The Buffy episode "Seeing Red."
Coffee On My Monitor
This thread is for Buffista quotage. Posts that are profound, witty, or otherwise deserving of immortality go here. This is also Shrift's source for the BRQG, so be aware that if your words end up here, they'll also end up there. Finally, please note which thread spawned the quotage and please white-out anything that might be spoilery to Un-Americans.
thessaly's recipe for evil (whitefonted cuz Buffy thread):
I've decided the FE looked in the back of 'Betty Crocker':
To Open the Manhole Cover of Hell:
1-1/2 Good-hearted short EveryMan brand schmucks (available via import from Mexico)
If you find your pantry short of short schmucks, you may substitute one of the following for 1/2 a schmuck:
6 young piglets (available at local farmers) or 1 Ho!Yay! EvilTechnoNerd (also available via import) or 1/2 Spike (coming soon to local markets everywhere)
I read too many cookbooks.
Note -- strict browsers like Opera don't let a formatting tag trail past a t /p . What does this gibberish mean to you? That if you open a font tag and close it paragraphs later, we Operatics see everything but the first paragraph. It's probably simpler to quickedit spoiler font every paragraph -- but whichever way you go, make sure every paragraph is formatted individually.
????
Who's in the wrong thread?
I went to edit and somebody (looks itaward) had stompied the power of S all over those paragraphs.
Thessaly En Fuego!
Thessaly: I've decided the FE looked in the back of 'Betty Crocker'
Victor: Oh no! That means the only ones the Slayer can turn to for help are... THE IRON CHEFS!!!
thessaly: Hey, they get all the cool knives. None of that badly-spaced-sigil muck if they were working for the FE! I bet they'd carve Spike into decorative rosettes and place them all around the Unisex Salmon ice cream.
John H. rips a COMMable quote into the alley:
Hmm, can anyone name another narrative where the sexy brooding romantic hero isn't acceptable to the heroine until he's been symbolically castrated? Only this one was full of symbolic-castration gags?
MR ROCHESTER: I don't understand. This sort of thing's never happened to me before. (He's sitting on JANE EYRE's bed.)

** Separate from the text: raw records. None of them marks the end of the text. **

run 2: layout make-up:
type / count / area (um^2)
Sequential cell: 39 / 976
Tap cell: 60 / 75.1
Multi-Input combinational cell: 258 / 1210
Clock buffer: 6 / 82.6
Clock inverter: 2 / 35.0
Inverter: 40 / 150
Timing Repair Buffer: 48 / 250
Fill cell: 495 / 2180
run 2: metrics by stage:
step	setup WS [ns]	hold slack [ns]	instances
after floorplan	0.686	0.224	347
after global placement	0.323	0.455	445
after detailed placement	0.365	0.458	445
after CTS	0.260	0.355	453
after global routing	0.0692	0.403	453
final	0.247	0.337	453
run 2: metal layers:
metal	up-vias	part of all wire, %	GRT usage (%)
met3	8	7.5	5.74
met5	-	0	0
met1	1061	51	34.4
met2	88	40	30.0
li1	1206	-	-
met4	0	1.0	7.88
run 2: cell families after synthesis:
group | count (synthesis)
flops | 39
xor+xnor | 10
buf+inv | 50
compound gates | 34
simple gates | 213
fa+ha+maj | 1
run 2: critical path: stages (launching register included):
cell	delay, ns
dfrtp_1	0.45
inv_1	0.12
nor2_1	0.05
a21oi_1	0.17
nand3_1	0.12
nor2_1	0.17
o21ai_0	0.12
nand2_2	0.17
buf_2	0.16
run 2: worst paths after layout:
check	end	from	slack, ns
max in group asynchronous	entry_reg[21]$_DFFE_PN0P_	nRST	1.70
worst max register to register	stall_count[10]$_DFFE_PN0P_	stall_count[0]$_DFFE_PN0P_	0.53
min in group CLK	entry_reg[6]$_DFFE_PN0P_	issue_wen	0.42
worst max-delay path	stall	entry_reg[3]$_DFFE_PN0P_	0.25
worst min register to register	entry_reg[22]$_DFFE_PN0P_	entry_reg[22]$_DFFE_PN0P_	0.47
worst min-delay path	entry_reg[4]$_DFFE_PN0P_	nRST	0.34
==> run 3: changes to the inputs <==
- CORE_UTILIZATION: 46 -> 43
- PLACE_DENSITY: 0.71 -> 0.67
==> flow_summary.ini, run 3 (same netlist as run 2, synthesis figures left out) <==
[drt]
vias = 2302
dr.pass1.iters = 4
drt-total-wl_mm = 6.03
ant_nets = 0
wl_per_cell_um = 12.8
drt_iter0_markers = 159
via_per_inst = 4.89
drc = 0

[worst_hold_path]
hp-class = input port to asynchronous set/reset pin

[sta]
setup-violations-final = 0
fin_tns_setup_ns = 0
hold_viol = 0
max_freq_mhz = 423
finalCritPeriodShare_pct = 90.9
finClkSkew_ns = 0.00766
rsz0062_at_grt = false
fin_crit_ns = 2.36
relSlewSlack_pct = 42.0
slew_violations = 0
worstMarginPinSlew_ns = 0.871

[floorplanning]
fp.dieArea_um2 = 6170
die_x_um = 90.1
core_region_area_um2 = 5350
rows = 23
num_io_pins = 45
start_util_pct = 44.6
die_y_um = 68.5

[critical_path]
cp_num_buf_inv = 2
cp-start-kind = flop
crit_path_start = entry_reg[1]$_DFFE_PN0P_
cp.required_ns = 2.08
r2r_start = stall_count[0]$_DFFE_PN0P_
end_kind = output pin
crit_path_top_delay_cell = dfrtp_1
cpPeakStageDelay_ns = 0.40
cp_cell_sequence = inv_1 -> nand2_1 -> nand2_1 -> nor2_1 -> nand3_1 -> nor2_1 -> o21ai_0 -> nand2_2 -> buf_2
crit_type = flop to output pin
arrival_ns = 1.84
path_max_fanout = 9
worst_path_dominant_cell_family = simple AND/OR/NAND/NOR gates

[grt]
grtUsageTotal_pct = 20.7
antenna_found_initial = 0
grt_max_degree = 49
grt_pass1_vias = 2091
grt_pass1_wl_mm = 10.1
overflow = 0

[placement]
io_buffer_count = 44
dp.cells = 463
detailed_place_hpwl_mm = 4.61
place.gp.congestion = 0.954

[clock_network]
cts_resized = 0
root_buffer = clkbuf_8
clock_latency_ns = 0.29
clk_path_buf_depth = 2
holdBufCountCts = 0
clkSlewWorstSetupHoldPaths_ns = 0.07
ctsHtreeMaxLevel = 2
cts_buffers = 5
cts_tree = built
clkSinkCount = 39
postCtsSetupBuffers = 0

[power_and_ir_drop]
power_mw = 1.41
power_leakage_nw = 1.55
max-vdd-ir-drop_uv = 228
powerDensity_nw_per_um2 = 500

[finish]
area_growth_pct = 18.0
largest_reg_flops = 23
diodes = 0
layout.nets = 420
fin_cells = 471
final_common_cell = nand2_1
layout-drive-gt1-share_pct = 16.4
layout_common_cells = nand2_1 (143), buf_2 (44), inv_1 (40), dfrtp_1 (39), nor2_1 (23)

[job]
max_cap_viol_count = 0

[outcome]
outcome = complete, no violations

JANE EYRE: Maybe you were nervous.
MR ROCHESTER: I felt all right when I started. Let's try again. (He tries to lock her in the attic and draws back immediately. He tries again and the same thing happens.) Ow! Oh! Ow! Damn it! (He gets up and kicks the dresser. He starts to pace around the room.)
JANE EYRE: Maybe you're trying too hard. Doesn't this happen to every romantic-novel hero?
MR ROCHESTER: Not to me, it doesn't!
JANE EYRE: It's me, isn't it?
MR ROCHESTER: What are you talking about?
JANE EYRE: I--I... You didn't want to lock me in your attic. I just happened to be around.
MR ROCHESTER: Piffle!
JANE EYRE: I know I'm not the kind of girl romantic-novel heroes like to lock in their attics. It's always like, "ooh, you're like a sister to me," or, "oh, you're such a good friend."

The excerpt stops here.